シシリーのときと違うのは、エリーが王太子妃であるということ。
つまり、王国の次代を身籠ったということである。
聖女様と慕われているとはいえ、俺に嫁いできたシシリーの立場は平民。
皆も祝福してくれたがエリーの場合は規模が違った。
エリー懐妊の報が伝えられた翌日、国が休日になった。
あちこちで祭りが催され、老若男女問わずオーグとエリーに祝杯をあげた。
祝いの品だけだった俺たちとは違い、各国の大使が王城に祝いの言葉を述べに来た。
何もかもが俺たちと規模が違う。
「エリーって偉い人だったんだな」
「え? 今更ですか?」
さっき王都中が騒いでいるのを見てきた俺がそう呟くと、シシリーが驚いた顔をした。
「元公爵家のご令嬢で、現王太子妃で、将来の王妃様ですよ? 世界に何人もいない立場の御方ですよ?」
「いやあ、普段のエリーを見てるとなあ……」
「まあ……確かに私たちと一緒にいるエリーさんは気兼ねなく接してくれていますけど、夜会やお茶会などの社交の場では、おいそれと近付けないくらい気高い雰囲気なんですよ?」
気高い雰囲気のエリー……。
「っんふ」
堪え切れずに漏れた笑いにシシリーが苦笑した。
「シン君が何を想像したのか想像がつきますけど……それってシン君も同じですからね?」
「え? 俺?」
ちょっと待て。
俺は気高く近寄りがたい雰囲気など出したことはない。
俺が首を傾げていると、シシリーが教えてくれた。
「友情に篤く、民を想い、慈愛に満ち、勇敢にも世界を救った英雄。
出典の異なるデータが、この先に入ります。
Source: an optimization exercise on an open RTL-to-GDS flow (aim: small area, a short achievable clock period and few clock cycles). Production flows keep margins and buffers that such runs may drop.

red:
Design rational_arithmetic_unit, start of the top module:
module rational_arithmetic_unit
#(
	parameter int OPERAND_WIDTH = 32
) (
	input  logic                            clk,
	input  logic                            arst_n,
	input  logic                            in_valid,
	output logic                            in_stall,
	input  logic [2:0]                      operation,
	input  logic signed [OPERAND_WIDTH-1:0] a_num,
	input  logic signed [OPERAND_WIDTH-1:0] a_den,
	input  logic signed [OPERAND_WIDTH-1:0] b_num,
	input  logic signed [OPERAND_WIDTH-1:0] b_den,
	output logic                            out_valid,
	input  logic                            out_stall,
	output logic signed [OPERAND_WIDTH-1:0] res_num,
	output logic signed [OPERAND_WIDTH-1:0] res_den,
	output logic                            is_equal,
	output logic [1:0]                      status
);
For scale: roughly 7400 cells after synthesis, roughly 310 flip-flops, roughly 200 I/O pins, ~55000 um^2 of cells after synthesis.
==> flow/config.mk <==
export PLATFORM = sky130hd
export DESIGN_NAME = rational_arithmetic_unit
export DESIGN_NICKNAME = rational_arithmetic_unit
export VERILOG_FILES = /design/flow/design.v
export SDC_FILE = /design/flow/constraint.sdc
export NUM_CORES = 4
export LEC_CHECK = 0
export CAP_MARGIN = 20
export CORE_MARGIN = 2
export CORE_UTILIZATION = 25
export PLACE_DENSITY = 0.45
export SLEW_MARGIN = 20
export TNS_END_PERCENT = 5
export SETUP_SLACK_MARGIN = 9.5
==> flow/constraint.sdc <==
create_clock -name core_clock -period 15.0 [get_ports {clk}]
set_input_delay 3.0000 -clock core_clock [delete_from_list [all_inputs] [get_ports {clk}]]
set_output_delay 3.0000 -clock core_clock [all_outputs]
set_load 0.01 [all_outputs]
standard.sh (not shown) runs the stock make flow with config.mk's settings and CLKGATE_MAP_FILE= SYNTH_SCRIPT=/design/flow/synth_recipe.tcl, a recipe that flattens the netlist after the stock synthesis.
==> flow/flow/run.sh <==
#!/bin/bash
set -euo pipefail
MARGIN=$(cat flow/margin.txt)
printf 'export SETUP_SLACK_MARGIN = %s\n' "$MARGIN" >> config.mk
bash standard.sh > standard_flow.log 2>&1
==> flow/flow/margin.txt <==
9.5
red went all the way through synthesis, placement and routing and the layout is clean on timing, DRC and antenna.
Input-level comparison between blue and red:
diff --git a/flow/design.v b/flow/design.v
--- a/flow/design.v
+++ b/flow/design.v
@@ -116,23 +116,22 @@
 			(p_div && b_num == 32'd0) || (p_inv && a_num == 32'd0));
 		p_novf = p_neg && (a_num == 32'h8000_0000);
 		p_triv = p_zero || p_neg || p_inv || p_eq;
 		p_wan  = wide(a_num);
 		p_wad  = wide(a_den);
 		p_wbn  = wide(b_num);
 		p_wbd  = wide(b_den);
 		p_wu   = p_mul ? p_wbn : p_wbd;     
 		p_wv   = p_mul ? p_wbd : p_wbn;
-		p_swu  = (p_mul || p_div) && ((p_wu & ~p_wan) != 4'd0);
+		p_swu  = 1'b0;
 		p_same = p_add && (a_den == b_den);
-		p_swv  = p_same || ((p_mul || p_div) && ((p_wv & ~p_wad) != 4'd0));
-		p_t1   = (p_norm || p_same) ? 8'h01 : (p_mul || p_div) ?
-			top_pos((p_wan & p_wu) | (p_wad & p_wv)) : top_pos(p_wu | p_wv);
+		p_swv  = p_same;
+		p_t1   = (p_norm || p_same) ? 8'h01 : top_pos(p_wu | p_wv);
 		p_t2   = p_same ? 8'h01 : top_pos(p_wbd);
 		p_mplu = p_swu ? a_num : p_mul ? b_num : b_den;
 		p_mplv = p_swv ? a_den : p_mul ? b_den : b_num;
 		p_r0   = p_inv ? a_den : !p_swu ? a_num : p_mul ? b_num : b_den;
 		p_r1   = p_inv ? a_num : !p_swv ? a_den : p_mul ? b_den : b_num;
 		p_r2   = p_mplu;
 		p_r3   = p_mplv;
 		if (p_eq) begin
 			p_r2 = b_num;
==> run notes <==
Of red and blue, the run reporting the higher final critical-path share of the clock period was red.
Taking red as the reference, in blue growth of design area from synthesis to finish increased 3.6 points; number of buffers other than clock buffers in the final layout now sits higher; area after synthesis now smaller; core utilization up 0.83 points.
On final cell count, red tracks blue almost exactly.
Between red and blue, sequential share of layout area is lower for blue, red comes in above that.
In the flow results for red and blue, the final worst hold slack is smaller on red.
a_den[13] as the launch point of the worst path was reported by blue, and a_den[21] by red.
Status: multi-input logic cell count parity (blue, red)
Overall track demand over capacity in global routing: blue < red
[blue vs red] number of logic stages on the critical path including buffering: lower in blue
blue ends up with a via count of the first global-routing pass that is 853 higher than in red.
No functional check of the RTL was part of any run of this note.

-- afterwards: timing with drivers on the ports --
In the flow no input, the clock included, has a driving cell. The finished layouts below were timed again as built, in two steps. Step 1, drivers: a clkbuf_16 drives clk and a buf_2 each remaining input, both assumed. Step 2 times the ports against the registers' clock, not the clock port: input delays grow and output delays shrink by t, the midpoint of the rising clock arrivals with the driver on. Slacks: ideal / step 1 / step 2; pairs: ideal / step 1.
run	t (ns)	setup slack, ns	worst setup path at the end	cell pins on the clock port's net
red	0.761	8.667 / 8.692 / 7.931	input to register	1
blue	0.735	9.144 / 9.200 / 8.465	input to register	1
After both steps every run listed still meets setup and hold. For red, which loses most, drivers alone change the setup slack by +0.025 ns; drivers and shift together by -0.736 ns.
それがシン君の世間一般での印象ですよ」
「やめてくださいおねがいします」
うおお……背中がムズムズする!
アールスハイド王家主導で発行された本の影響で、俺に対するイメージがとんでもないことになっている。
シュトロームとの対決まで書かれた第二巻を読んだとき、どこの聖人だ? と思ったくらい美化されていた。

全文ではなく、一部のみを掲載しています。